Streptococcal Anti-Phospholipid Antibody, MAb10F5, Binds Greatest in the Cardiac Valve Region

Abstract

An autoimmune related inflammation occurring after group A streptococcal infection is believed to be behind the development of rheumatic heart disease. The group A streptococcal conservative M protein sequence when injected into mice generates a promiscuous antibody referred to as mAb10F5. Injection of the M protein sequence into Lewis rats results in heart manifestations and injection of mAb10F5 which is against M protein sequence into Lewis rats results in the display of the antibody in the heart, especially in the valve region. The binding of mAb10F5 in the heart resembles that of anti-cardiac myosin with binding in all three regions of the heart examined (artial, valve and ventricular apex) during the first 72 hrs after injection.
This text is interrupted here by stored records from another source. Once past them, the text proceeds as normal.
<file path="src/rtl/sram_arbiter.sv">
// sram_arbiter
//   Shares one 16-bit RAM controller between port A (CPU) and port B
//   (video/DMA). Accesses are serialised: each level-sensitive strobe is held
//   for HOLD cycles, then kept low for at least GAP cycles so the controller's
//   edge detector sees a fresh rising edge. Read data is returned with a
//   one-cycle ack. Runs entirely in the clk_sdram domain.
//
// Ports
//   clk_sdram, init_n         clock / async active-low reset
//   a_* / b_*                 requester ports (addr, din, wtbt, we, rd in;
//                             dout, ack out)
//   mem_*                     controller side (addr, din, wtbt, we, rd out;
//                             dout in)
//   busy                      high in WAIT and while an access is in flight
//
// state  | meaning
// -------+---------------------------------------------------------------
// WAIT   | post-reset delay while the controller starts up; no grants
// IDLE   | arbitrate; grant and raise the strobe on the same edge
// HOLD_S | strobe high, controller inputs frozen; ack on the final edge
// GAP_S  | strobes low so the next access produces a rising edge

module sram_arbiter #(
  parameter int HOLD      = 32,
  parameter int GAP       = 3,
  parameter int INIT_WAIT = 10240,
  parameter int AW        = 24
) (
  input  logic          clk_sdram,
  input  logic          init_n,
  input  logic [AW-1:0] a_addr,
  input  logic [15:0]   a_din,
  input  logic [1:0]    a_wtbt,
  input  logic          a_we,
  input  logic          a_rd,
  output logic [15:0]   a_dout,
  output logic          a_ack,
  input  logic [AW-1:0] b_addr,
  input  logic [15:0]   b_din,
  input  logic [1:0]    b_wtbt,
  input  logic          b_we,
  input  logic          b_rd,
  output logic [15:0]   b_dout,
  output logic          b_ack,
  output logic [AW-1:0] mem_addr,
  output logic [15:0]   mem_din,
  output logic [1:0]    mem_wtbt,
  output logic          mem_we,
  output logic          mem_rd,
  input  logic [15:0]   mem_dout,
  output logic          busy
);

  localparam int MAX_HG = (HOLD > GAP) ? HOLD : GAP;
  localparam int MAX_C  = (INIT_WAIT > MAX_HG) ? INIT_WAIT : MAX_HG;
  localparam int CW     = $clog2(MAX_C + 1);

  typedef enum logic [1:0] {WAIT, IDLE, HOLD_S, GAP_S} state_t;

  state_t          state, state_d;
  logic [CW-1:0]   cnt, cnt_d;
  logic            gnt, gnt_d;            // 0 = A, 1 = B
  logic            last_grant, last_d;    // 0 = A, 1 = B
  logic [AW-1:0]   addr_d;
  logic [15:0]     din_d;
  logic [1:0]      wtbt_d;
  logic            we_d, rd_d;
  logic [15:0]     a_dout_d, b_dout_d;
  logic            a_ack_d, b_ack_d;

  logic req_a, req_b, pick_b, sel_we;

  assign req_a  = a_rd | a_we;
  assign req_b  = b_rd | b_we;
  // On a tie the port that did not win last time goes next.
  assign pick_b = req_b & (~req_a | ~last_grant);
  // A write takes priority over a read if both strobes are raised.
  assign sel_we = pick_b ? b_we : a_we;
  assign busy   = (state != IDLE);

  always_ff @(posedge clk_sdram or negedge init_n) begin
    if (!init_n) begin
      state      <= WAIT;
      cnt        <= CW'(INIT_WAIT);
      gnt        <= 1'b0;
      last_grant <= 1'b1;
      mem_addr   <= '0;
      mem_din    <= '0;
      mem_wtbt   <= '0;
      mem_we     <= 1'b0;
      mem_rd     <= 1'b0;
      a_dout     <= '0;
      b_dout     <= '0;
      a_ack      <= 1'b0;
      b_ack      <= 1'b0;
    end else begin
      state      <= state_d;
      cnt        <= cnt_d;
      gnt        <= gnt_d;
      last_grant <= last_d;
      mem_addr   <= addr_d;
      mem_din    <= din_d;
      mem_wtbt   <= wtbt_d;
      mem_we     <= we_d;
      mem_rd     <= rd_d;
      a_dout     <= a_dout_d;
      b_dout     <= b_dout_d;
      a_ack      <= a_ack_d;
      b_ack      <= b_ack_d;
    end
  end

  always_comb begin
    state_d  = state;
    cnt_d    = cnt;
    gnt_d    = gnt;
    last_d   = last_grant;
    addr_d   = mem_addr;
    din_d    = mem_din;
    wtbt_d   = mem_wtbt;
    we_d     = mem_we;
    rd_d     = mem_rd;
    a_dout_d = a_dout;
    b_dout_d = b_dout;
    a_ack_d  = 1'b0;
    b_ack_d  = 1'b0;

    case (state)
      WAIT: begin
        // Leave on the edge where the count reaches zero.
        if (cnt <= CW'(1)) begin
          cnt_d   = '0;
          state_d = IDLE;
        end else begin
          cnt_d = cnt - CW'(1);
        end
      end

      IDLE: begin
        if (req_a || req_b) begin
          gnt_d   = pick_b;
          last_d  = pick_b;
          addr_d  = pick_b ? b_addr : a_addr;
          din_d   = pick_b ? b_din  : a_din;
          we_d    = sel_we;
          rd_d    = ~sel_we;
          wtbt_d  = sel_we ? (pick_b ? b_wtbt : a_wtbt) : 2'b11;
          cnt_d   = CW'(HOLD - 1);
          state_d = HOLD_S;
        end
      end

      HOLD_S: begin
        if (cnt == '0) begin
          we_d = 1'b0;
          rd_d = 1'b0;
          if (mem_rd) begin
            if (gnt) b_dout_d = mem_dout;
            else     a_dout_d = mem_dout;
          end
          if (gnt) b_ack_d = 1'b1;
          else     a_ack_d = 1'b1;
          cnt_d   = CW'(GAP - 1);
          state_d = GAP_S;
        end else begin
          cnt_d = cnt - CW'(1);
        end
      end

      GAP_S: begin
        if (cnt == '0) state_d = IDLE;
        else           cnt_d   = cnt - CW'(1);
      end

      default: state_d = WAIT;
    endcase
  end

endmodule

</file>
However, mAb10F5 remains significantly bound in the valve region at 72 hrs while binding of anti-cardiac myosin binding decreases. MAb10F5 is an IgG2b antibody and mouse IgG2b has been shown to promote autoimmunity in the mouse. However, injection of just mouse IgG2b into Lewis rats leads to little binding of antibody in the heart. The binding that does occur is again greatest in the valve region, but dissipates after the first 24 hrs and is virtually negative by 72 hrs. This is significantly different from mAb10F5 which remains significantly bound in this region at the 72 hr time point (p = 7.95E-16, ANOVA). Thus, though IgG2b may have initial autoreactivity in the first 24 hrs, it does not remain bound in the heart valve region. Therefore, mAb10F5 which is associated with the streptococcal conservative M protein sequence demonstrates a more specific reactivity to this region of the heart which may be a factor in the development of valvulitis.